Dmitry Leonidovich Davydov (Дмитрий Леонидович Давыдов, Amga, Sakha Republic, Russia; was born February 22, 1983) is a Russian film director. His first film, Bonfire, was screened at the 21st Busan International Film Festival, and won an award for best dramatic feature at the imagineNATIVE Film + Media Arts Festival in Toronto. It was nominated for the Asia Pacific Screen Awards. This is the first film produced in the Sakha Republic which won a festival award outside of Russia. On April 29, 2017 he won an award best film director at the national filmfestival named #DVIZHENIE (Omsk city).

Davydov was born in Amga. His mother is Russian, his father is Yakut. Dmitry first studied at the Pedagogical Gymnasium in Amga, then at the Pedagogical University in Neryungri. He subsequently returned to Amga and took a job as a schoolteacher. He now works in Chapchylgan, Amginsky District, Sakha Republic, as the director of the Filipp Lobanov Chapchylgan School. He is married and has two children.

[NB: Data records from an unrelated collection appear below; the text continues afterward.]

From an optimization exercise on the open Yosys and OpenROAD flow, aimed at a short achievable clock period and few clock cycles; shortcuts taken in it are not production practice.
No functional check of the RTL was part of any run shown here.
Power is estimated from default activity; no workload was simulated.

### flow/config.mk
export PLATFORM = sky130hd
export DESIGN_NAME = cpu_sys
export DESIGN_NICKNAME = cpu_sys
export VERILOG_FILES = /design/flow/design.v
export SDC_FILE = /design/flow/constraint.sdc
export NUM_CORES = 4
export LEC_CHECK = 0
export CAP_MARGIN = 20
export CORE_MARGIN = 2
export CORE_UTILIZATION = 40
export PLACE_DENSITY = 0.6
export SLEW_MARGIN = 20
### flow/constraint.sdc
create_clock -name core_clock -period 5.0 [get_ports {clk}]
set_input_delay 1.0000 -clock core_clock [delete_from_list [all_inputs] [get_ports {clk}]]
set_output_delay 1.0000 -clock core_clock [all_outputs]
set_load 0.01 [all_outputs]
### flow/design.v
module cpu (
  input  wire        clk,
  input  wire        rst,
  input  wire [15:0] rom_data,
  output reg  [11:0] contador,
  output wire        ram_we,
  output wire [7:0]  ram_waddr,
  output wire [7:0]  ram_wdata,
  output wire [5:0]  ram_rline,
  input  wire [31:0] ram_rdata,
  output reg         equal,
  output reg         halted,
  output reg         st_valid,
  output reg  [7:0]  st_addr,
  output reg  [7:0]  st_data
);
  localparam OP_LOAD  = 4'b0011;
  localparam OP_STORE = 4'b0100;
  localparam OP_ADD   = 4'b1001;
  localparam OP_SUB   = 4'b1010;
  localparam OP_OR    = 4'b0001;
  localparam OP_AND   = 4'b0010;
  localparam OP_EQUAL = 4'b0101;
  reg  [7:0] regA, regB;
  reg        x_valid;
  reg        x_load, x_store, x_add, x_sub, x_or, x_and;
  reg        x_r;
  reg  [7:0] x_ad;
  reg [31:0] x_line;
  wire [3:0] f_op = rom_data[15:12];
  wire [7:0] line_word = x_line[x_ad[1:0]*8 +: 8];
  wire       fwd       = st_valid && (st_addr == x_ad);
  wire [7:0] ld        = fwd ? st_data : line_word;
  wire [7:0] wdata   = x_r ? regB : regA;
  wire       x_st_go = x_valid & x_store;
  reg next_eq;
  always @(*) begin
    next_eq = (regA == regB);
    if (x_valid) begin
      if (x_load)
        next_eq = x_r ? (regA == ld) : (ld == regB);
      else if (x_add || x_sub)
        next_eq = (regB == 8'd0);
      else if (x_or)
        next_eq = ((regB & ~regA) == 8'd0);
      else if (x_and)
        next_eq = ((regA & ~regB) == 8'd0);
    end
  end
  wire f_is_eq  = ~halted & (f_op == OP_EQUAL);
  wire halt_now = f_is_eq & next_eq;
  assign ram_we    = x_st_go;
  assign ram_waddr = x_ad;
  assign ram_wdata = wdata;
  assign ram_rline = rom_data[7:2];
  always @(posedge clk) begin
    if (rst) begin
      contador <= 12'd0;
      halted   <= 1'b0;
      equal    <= 1'b0;
      x_valid  <= 1'b0;
      st_valid <= 1'b0;
      regA     <= 8'd0;
      regB     <= 8'd0;
    end else begin
      if (!halted && !halt_now)
        contador <= contador + 12'd1;
      if (f_is_eq)
        equal <= next_eq;
      if (halt_now)
        halted <= 1'b1;
      x_valid <= ~halted & ~halt_now;
      st_valid <= x_st_go;
      if (x_valid) begin
        if (x_load && !x_r) regA <= ld;
        if (x_load &&  x_r) regB <= ld;
        if (x_add) regB <= regA + regB;
        if (x_sub) regB <= regA - regB;
        if (x_or)  regB <= regA | regB;
        if (x_and) regB <= regA & regB;
      end
    end
  end
  always @(posedge clk) begin
    x_load  <= (f_op == OP_LOAD);
    x_store <= (f_op == OP_STORE);
    x_add   <= (f_op == OP_ADD);
    x_sub   <= (f_op == OP_SUB);
    x_or    <= (f_op == OP_OR);
    x_and   <= (f_op == OP_AND);
    x_r     <= rom_data[11];
    x_ad    <= rom_data[7:0];
    x_line  <= ram_rdata;
    st_addr <= x_ad;
    st_data <= wdata;
  end
endmodule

Davydov has no training in cinema, except for attending several master classes in Yakutsk. His directing career actually began in a Yakutsk school in 2009, where as a teacher he led optional video courses for students. One day he saw that there was a demand for films in the native ethnic language among the locals in Yakutia and decided to make them. All of his films are shown, including at cinemas and festivals, in the Yakut dialect with Russian subtitles. He produced the screenplay for Bonfire himself, writing it in Russian; the screenplay was later translated to Sakha. To produce the film, Davydov had to take a loan. The characters are played by inhabitants of Amga, who by no means are professional actors. A peculiarity of his directorial style is shooting only in his native region of Yakutia and uniquely short filming periods, for example, for "Pugalo" he spent only 11 filming days. He financed all of his films from his own funds, which he took mostly from loans. His budgets are always incredibly small for the modern film industry. For example, for his popular film "Pugalo" Davydov spent only 1.5 million rubles.